Collected data entries:

`src/hw/rtl/qdiw_pkg.sv`:
```
// Shared types, constants and the x4 transition decode for the quadrature
// decoder with interval window. No dependencies.
`default_nettype none

package qdiw_pkg;

    localparam int WINDOW_DEF = 8;
    localparam int WINDOW_MAX = 64;
    localparam int TIME_W     = 32;
    localparam int POS_W      = 32;
    localparam int SUM_W      = 35;
    localparam int TMO_W      = 16;
    localparam logic [TMO_W-1:0] STALL_TIMEOUT_RST = 16'd100;

    typedef enum logic [1:0] {
        DIR_NONE = 2'd0,
        DIR_CW   = 2'd1,
        DIR_CCW  = 2'd2
    } t_dir;

    typedef struct packed {
        logic counted;
        t_dir dir;
    } t_step;

    // Code is {previous A, previous B, current A, current B}.
    function automatic t_dir decode_transition(input logic [3:0] code);
        t_dir dir;
        case (code) inside
            4'b0001, 4'b0111, 4'b1110, 4'b1000: dir = DIR_CW;
            4'b0010, 4'b0100, 4'b1101, 4'b1011: dir = DIR_CCW;
            default:                            dir = DIR_NONE;
        endcase
        return dir;
    endfunction

endpackage

`default_nettype wire

```
`src/hw/rtl/qdiw_ram.sv`:
```
// Generic single write port, single read port RAM with registered read data.
// No dependencies.
`default_nettype none

module qdiw_ram #(
    parameter int WIDTH  = 32,
    parameter int DEPTH  = 8,
    parameter int ADDR_W = (DEPTH > 1) ? $clog2(DEPTH) : 1
) (
    input  wire logic              i_clk,
    input  wire logic              i_we,
    input  wire logic [ADDR_W-1:0] i_waddr,
    input  wire logic [WIDTH-1:0]  i_wdata,
    input  wire logic [ADDR_W-1:0] i_raddr,
    output logic      [WIDTH-1:0]  o_rdata
);

    logic [WIDTH-1:0] r_mem [DEPTH];
    logic [WIDTH-1:0] r_rdata;

    always_ff @(posedge i_clk) begin
        if (i_we) begin
            r_mem[i_waddr] <= i_wdata;
        end
        r_rdata <= r_mem[i_raddr];
    end

    assign o_rdata = r_rdata;

endmodule

`default_nettype wire

```
`src/hw/rtl/qdiw_decode.sv`:
```
// Pin transition decode, previous pin pair and signed position counter.
// Depends on qdiw_pkg.
`default_nettype none

module qdiw_decode
    import qdiw_pkg::*;
(
    input  wire logic                    i_clk,
    input  wire logic                    i_rst_n,
    input  wire logic                    i_fire,
    input  wire logic                    i_a_level,
    input  wire logic                    i_b_level,
    output t_step                        o_step,
    output logic signed [POS_W-1:0]      o_position
);

    logic [1:0]              r_prev_pins;
    logic [1:0]              n_prev_pins;
    logic signed [POS_W-1:0] r_position;
    logic signed [POS_W-1:0] n_position;
    t_dir                    dir;

    assign n_prev_pins = {i_a_level, i_b_level};
    assign dir         = decode_transition({r_prev_pins, n_prev_pins});

    always_comb begin
        case (dir)
            DIR_CW:  n_position = r_position + POS_W'(1);
            DIR_CCW: n_position = r_position - POS_W'(1);
            default: n_position = r_position;
        endcase
    end

    always_ff @(posedge i_clk) begin
        if (!i_rst_n) begin
            r_prev_pins <= '0;
            r_position  <= '0;
        end else if (i_fire) begin
            r_prev_pins <= n_prev_pins;
            r_position  <= n_position;
        end
    end

    assign o_step.counted = (dir != DIR_NONE);
    assign o_step.dir     = dir;
    assign o_position     = n_position;

endmodule

`default_nettype wire

```
`src/hw/rtl/qdiw_window.sv`:
```
// Ring of step intervals with running sum, last step time and stall check.
// Depends on qdiw_pkg and qdiw_ram.
`default_nettype none

module qdiw_window
    import qdiw_pkg::*;
#(
    parameter int WINDOW = WINDOW_DEF
) (
    input  wire logic              i_clk,
    input  wire logic              i_rst_n,
    input  wire logic              i_fire,
    input  wire t_step             i_step,
    input  wire logic [TIME_W-1:0] i_time_now,
    input  wire logic [TMO_W-1:0]  i_stall_timeout,
    output logic      [TIME_W-1:0] o_last_interval,
    output logic      [SUM_W-1:0]  o_interval_sum,
    output logic                   o_moving
);

    localparam int IDX_W = (WINDOW > 1) ? $clog2(WINDOW) : 1;
    localparam logic [IDX_W:0] WRAP = (IDX_W + 1)'(WINDOW);

    logic [TIME_W-1:0] r_last_time;
    logic [TIME_W-1:0] n_last_time;
    logic [TIME_W-1:0] r_last_int;
    logic [TIME_W-1:0] n_last_int;
    logic [SUM_W-1:0]  r_sum;
    logic [SUM_W-1:0]  n_sum;
    logic [IDX_W-1:0]  r_oldest;
    logic [IDX_W-1:0]  n_oldest;
    logic [WINDOW-1:0] r_valid;
    logic [WINDOW-1:0] n_valid;
    logic              r_byp;
    logic [TIME_W-1:0] r_byp_data;
    logic              r_rd_valid;

    logic              we;
    logic [TIME_W-1:0] interval;
    logic [TIME_W-1:0] oldest_val;
    logic [TIME_W-1:0] ram_rdata;
    logic [TIME_W-1:0] idle_time;
    logic [IDX_W:0]    slot_inc;

    assign we        = i_fire && i_step.counted;
    assign interval  = i_time_now - r_last_time;
    assign idle_time = i_time_now - r_last_time;
    assign slot_inc  = {1'b0, r_oldest} + (IDX_W + 1)'(1);

    // Entry at the oldest slot: fresh write bypass, then RAM, zero if never written.
    assign oldest_val = r_byp ? r_byp_data : (r_rd_valid ? ram_rdata : '0);

    always_comb begin
        n_last_time = r_last_time;
        n_last_int  = r_last_int;
        n_sum       = r_sum;
        n_oldest    = r_oldest;
        n_valid     = r_valid;
        if (we) begin
            n_last_time       = i_time_now;
            n_last_int        = interval;
            n_sum             = r_sum - {{(SUM_W-TIME_W){1'b0}}, oldest_val}
                                      + {{(SUM_W-TIME_W){1'b0}}, interval};
            n_oldest          = (slot_inc == WRAP) ? '0 : slot_inc[IDX_W-1:0];
            n_valid[r_oldest] = 1'b1;
        end
    end

    qdiw_ram #(
        .WIDTH  (TIME_W),
        .DEPTH  (WINDOW),
        .ADDR_W (IDX_W)
    ) u_ring (
        .i_clk   (i_clk),
        .i_we    (we),
        .i_waddr (r_oldest),
        .i_wdata (interval),
        .i_raddr (n_oldest),
        .o_rdata (ram_rdata)
    );

    always_ff @(posedge i_clk) begin
        if (!i_rst_n) begin
            r_last_time <= '0;
            r_last_int  <= '0;
            r_sum       <= '0;
            r_oldest    <= '0;
            r_valid     <= '0;
            r_byp       <= 1'b0;
            r_rd_valid  <= 1'b0;
        end else begin
            r_last_time <= n_last_time;
            r_last_int  <= n_last_int;
            r_sum       <= n_sum;
            r_oldest    <= n_oldest;
            r_valid     <= n_valid;
            // Read of the slot just written returns old data; take it from here.
            r_byp       <= we && (n_oldest == r_oldest);
            r_rd_valid  <= n_valid[n_oldest];
        end
    end

    always_ff @(posedge i_clk) begin
        r_byp_data <= interval;
    end

    assign o_last_interval = n_last_int;
    assign o_interval_sum  = n_sum;
    assign o_moving        = i_step.counted
                             || (idle_time <= {{(TIME_W-TMO_W){1'b0}}, i_stall_timeout});

endmodule

`default_nettype wire

```
`src/hw/rtl/quadrature_decoder_interval_window_top.sv`:
```
// Top level of the x4 quadrature decoder with interval window.
// Depends on qdiw_pkg, qdiw_decode, qdiw_window and qdiw_ram.
//
// Usage:
//   Input channel (i_in_valid / o_in_ready) carries one pin sample: levels of
//   A and B and a 32-bit timestamp. Output channel (o_out_valid / i_out_ready)
//   returns exactly one result per sample: position, step direction, newest
//   interval, sum of the last WINDOW intervals and the moving flag.
//   Configuration channel (i_cfg_valid / o_cfg_ready / i_cfg_data) writes the
//   stall timeout; it is always ready and should be used only while idle.
//   Path: each sample is held in the input register, then decoded and written
//   to the result register once that register is empty or being read.
//   Throughput: one sample per cycle while i_out_ready is high, set by the
//   single decode-and-update stage between the input and result registers.
//   Reset (synchronous, active low) clears position, pin history, the ring
//   valid bits, sum and last step time, and sets the timeout to 100. When
//   the receiver stalls, the result register holds its data and the input
//   register takes one more sample before o_in_ready drops.
`default_nettype none

module quadrature_decoder_interval_window_top
    import qdiw_pkg::*;
#(
    parameter int WINDOW = WINDOW_DEF
) (
    input  wire logic                 i_clk,
    input  wire logic                 i_rst_n,
    input  wire logic                 i_cfg_valid,
    output logic                      o_cfg_ready,
    input  wire logic [TMO_W-1:0]     i_cfg_data,
    input  wire logic                 i_in_valid,
    output logic                      o_in_ready,
    input  wire logic                 i_a_level,
    input  wire logic                 i_b_level,
    input  wire logic [TIME_W-1:0]    i_time_now,
    output logic                      o_out_valid,
    input  wire logic                 i_out_ready,
    output logic signed [POS_W-1:0]   o_position,
    output logic [1:0]                o_step_dir,
    output logic [TIME_W-1:0]         o_last_interval,
    output logic [SUM_W-1:0]          o_interval_sum,
    output logic                      o_moving
);

    logic [TMO_W-1:0]        r_timeout;
    logic                    r_in_valid;
    logic                    r_a;
    logic                    r_b;
    logic [TIME_W-1:0]       r_time;
    logic                    r_out_valid;
    logic signed [POS_W-1:0] r_position;
    logic [1:0]              r_dir;
    logic [TIME_W-1:0]       r_last_int;
    logic [SUM_W-1:0]        r_sum;
    logic                    r_moving;

    logic                    fire;
    logic                    in_ready;
    t_step                   step;
    logic signed [POS_W-1:0] n_position;
    logic [TIME_W-1:0]       n_last_int;
    logic [SUM_W-1:0]        n_sum;
    logic                    n_moving;

    assign fire     = r_in_valid && (!r_out_valid || i_out_ready);
    assign in_ready = !r_in_valid || fire;

    qdiw_decode u_decode (
        .i_clk      (i_clk),
        .i_rst_n    (i_rst_n),
        .i_fire     (fire),
        .i_a_level  (r_a),
        .i_b_level  (r_b),
        .o_step     (step),
        .o_position (n_position)
    );

    qdiw_window #(
        .WINDOW (WINDOW)
    ) u_window (
        .i_clk           (i_clk),
        .i_rst_n         (i_rst_n),
        .i_fire          (fire),
        .i_step          (step),
        .i_time_now      (r_time),
        .i_stall_timeout (r_timeout),
        .o_last_interval (n_last_int),
        .o_interval_sum  (n_sum),
        .o_moving        (n_moving)
    );

    always_ff @(posedge i_clk) begin
        if (!i_rst_n) begin
            r_timeout   <= STALL_TIMEOUT_RST;
            r_in_valid  <= 1'b0;
            r_out_valid <= 1'b0;
        end else begin
            if (i_cfg_valid) begin
                r_timeout <= i_cfg_data;
            end
            if (in_ready) begin
                r_in_valid <= i_in_valid;
            end
            if (fire) begin
                r_out_valid <= 1'b1;
            end else if (i_out_ready) begin
                r_out_valid <= 1'b0;
            end
        end
    end

    // Payload registers: load on transaction, hold otherwise.
    always_ff @(posedge i_clk) begin
        if (in_ready && i_in_valid) begin
            r_a    <= i_a_level;
            r_b    <= i_b_level;
            r_time <= i_time_now;
        end
        if (fire) begin
            r_position <= n_position;
            r_dir      <= step.dir;
            r_last_int <= n_last_int;
            r_sum      <= n_sum;
            r_moving   <= n_moving;
        end
    end

    assign o_cfg_ready     = 1'b1;
    assign o_in_ready      = in_ready;
    assign o_out_valid     = r_out_valid;
    assign o_position      = r_position;
    assign o_step_dir      = r_dir;
    assign o_last_interval = r_last_int;
    assign o_interval_sum  = r_sum;
    assign o_moving        = r_moving;

endmodule

`default_nettype wire
```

> TRY IT: Scan the lines above for the word "registers" and copy every one where it occurs.

> OUTPUT:
//   single decode-and-update stage between the input and result registers.
    // Payload registers: load on transaction, hold otherwise.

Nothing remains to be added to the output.